Assignment: Set down exactly the lines below, starting at the one that contains "localparam logic [4:0] EXC_ADES = 5'd5;" and ending at the one that contains "else if (instr == W_EI)", with both of those lines included and nothing else.

Data section:
-=-=-
### config.mk
export PLATFORM = sky130hd
export DESIGN_NAME = cp0_exc_ctrl
export DESIGN_NICKNAME = d
export VERILOG_FILES = /design/src/rtl/cp0_pkg.sv /design/src/rtl/cp0_decode.sv /design/src/rtl/cp0_exc_prio.sv /design/src/rtl/cp0_count.sv /design/src/rtl/cp0_exc_ctrl.sv
export SDC_FILE = /design/constraint.sdc
export NUM_CORES = 1
export LEC_CHECK = 0
export BUFFER_PORTS_ARGS = -buffer_cell sky130_fd_sc_hd__clkbuf_2
export CAP_MARGIN = 20
export CORE_ASPECT_RATIO = 0.5
export CORE_MARGIN = 1
export CORE_UTILIZATION = 50
export CTS_CLUSTER_DIAMETER = 100
export DETAILED_ROUTE_END_ITERATION = 8
export PLACE_DENSITY = 0.75
export SLEW_MARGIN = 0
export SYNTH_ARGS = -nofsm -noshare
export SYNTH_HDL_FRONTEND = slang
export SYNTH_SLANG_ARGS = --single-unit
### constraint.sdc
create_clock -name clk -period 2.85 [get_ports clk]
set_clock_uncertainty 0.1 [all_clocks]
set_input_delay 0.1425 -clock clk [delete_from_list [all_inputs] [get_ports clk]]
set_output_delay 0.1425 -clock clk [all_outputs]
set_load 0.1 [all_outputs]
### src/rtl/cp0_pkg.sv
package cp0_pkg;

  // COP0 register numbers (rd field)
  localparam logic [4:0] RN_COUNT    = 5'd9;
  localparam logic [4:0] RN_STATUS   = 5'd12;
  localparam logic [4:0] RN_CAUSE    = 5'd13;
  localparam logic [4:0] RN_EPC      = 5'd14;
  localparam logic [4:0] RN_ERROREPC = 5'd30;

  // Status bit positions
  localparam int ST_IE  = 0;
  localparam int ST_EXL = 1;
  localparam int ST_ERL = 2;
  localparam int ST_EIE = 16;
  localparam int ST_BEV = 22;

  // Cause layout
  localparam int CA_BD    = 31;
  localparam int CA_CODE0 = 2;

  // Exception codes
  localparam logic [4:0] EXC_ADEL = 5'd4;
  localparam logic [4:0] EXC_ADES = 5'd5;
  localparam logic [4:0] EXC_SYS  = 5'd8;
  localparam logic [4:0] EXC_OV   = 5'd12;

  // Fixed instruction words
  localparam logic [31:0] W_ERET = 32'h4200_0018;
  localparam logic [31:0] W_EI   = 32'h4200_0038;
  localparam logic [31:0] W_DI   = 32'h4200_0039;

  typedef enum logic [2:0] {
    OP_NONE, OP_MFC0, OP_MTC0, OP_ERET, OP_EI, OP_DI, OP_SYS
  } cp0_op_e;

endpackage

### src/rtl/cp0_decode.sv
module cp0_decode
  import cp0_pkg::*;
(
  input  logic        valid,
  input  logic [31:0] instr,
  output cp0_op_e     op,
  output logic [4:0]  reg_idx
);
  logic unused_rt;
  assign unused_rt = ^instr[20:16];
  assign reg_idx   = instr[15:11];

  always_comb begin
    op = OP_NONE;
    if (valid) begin
      if (instr == W_ERET)      op = OP_ERET;
      else if (instr == W_EI)   op = OP_EI;
      else if (instr == W_DI)   op = OP_DI;
      else if (instr[31:26] == 6'h10 && instr[10:0] == 11'd0 && instr[25:21] == 5'h00)
        op = OP_MFC0;
      else if (instr[31:26] == 6'h10 && instr[10:0] == 11'd0 && instr[25:21] == 5'h04)
        op = OP_MTC0;
      else if (instr[31:26] == 6'h00 && instr[5:0] == 6'h0C)
        op = OP_SYS;
    end
  end
endmodule

### src/rtl/cp0_exc_prio.sv
module cp0_exc_prio
  import cp0_pkg::*;
(
  input  logic       valid,
  input  logic       adel,
  input  logic       ades,
  input  logic       ovf,
  input  logic       sys,
  output logic       take,
  output logic [4:0] code
);
  always_comb begin
    take = valid & (adel | ades | ovf | sys);
    if (adel)      code = EXC_ADEL;
    else if (ades) code = EXC_ADES;
    else if (ovf)  code = EXC_OV;
    else           code = EXC_SYS;
  end
endmodule

### src/rtl/cp0_count.sv
module cp0_count #(
  parameter int W   = 32,
  parameter int DIV = 2
) (
  input  logic         clk,
  input  logic         rst,
  input  logic         load,
  input  logic [W-1:0] load_val,
  output logic [W-1:0] count
);
  logic tick;

  generate
    if (DIV > 1) begin : g_div
      localparam int PW = $clog2(DIV);
      logic [PW-1:0] phase;
      always_ff @(posedge clk) begin
        if (rst || load)                  phase <= '0;
        else if (phase == PW'(DIV - 1))   phase <= '0;
        else                              phase <= phase + 1'b1;
      end
      assign tick = (phase == PW'(DIV - 1));
    end else begin : g_nodiv
      assign tick = 1'b1;
    end
  endgenerate

  always_ff @(posedge clk) begin
    if (rst)       count <= '0;
    else if (load) count <= load_val;
    else if (tick) count <= count + 1'b1;
  end


  count_step_chk: assert property (@(posedge clk) disable iff (rst)
    !load |=> (count == $past(count)) || (count == W'($past(count) + 1'b1)));
endmodule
-=-=-
Output of the task:
  localparam logic [4:0] EXC_ADES = 5'd5;
  localparam logic [4:0] EXC_SYS  = 5'd8;
  localparam logic [4:0] EXC_OV   = 5'd12;

  // Fixed instruction words
  localparam logic [31:0] W_ERET = 32'h4200_0018;
  localparam logic [31:0] W_EI   = 32'h4200_0038;
  localparam logic [31:0] W_DI   = 32'h4200_0039;

  typedef enum logic [2:0] {
    OP_NONE, OP_MFC0, OP_MTC0, OP_ERET, OP_EI, OP_DI, OP_SYS
  } cp0_op_e;

endpackage

### src/rtl/cp0_decode.sv
module cp0_decode
  import cp0_pkg::*;
(
  input  logic        valid,
  input  logic [31:0] instr,
  output cp0_op_e     op,
  output logic [4:0]  reg_idx
);
  logic unused_rt;
  assign unused_rt = ^instr[20:16];
  assign reg_idx   = instr[15:11];

  always_comb begin
    op = OP_NONE;
    if (valid) begin
      if (instr == W_ERET)      op = OP_ERET;
      else if (instr == W_EI)   op = OP_EI;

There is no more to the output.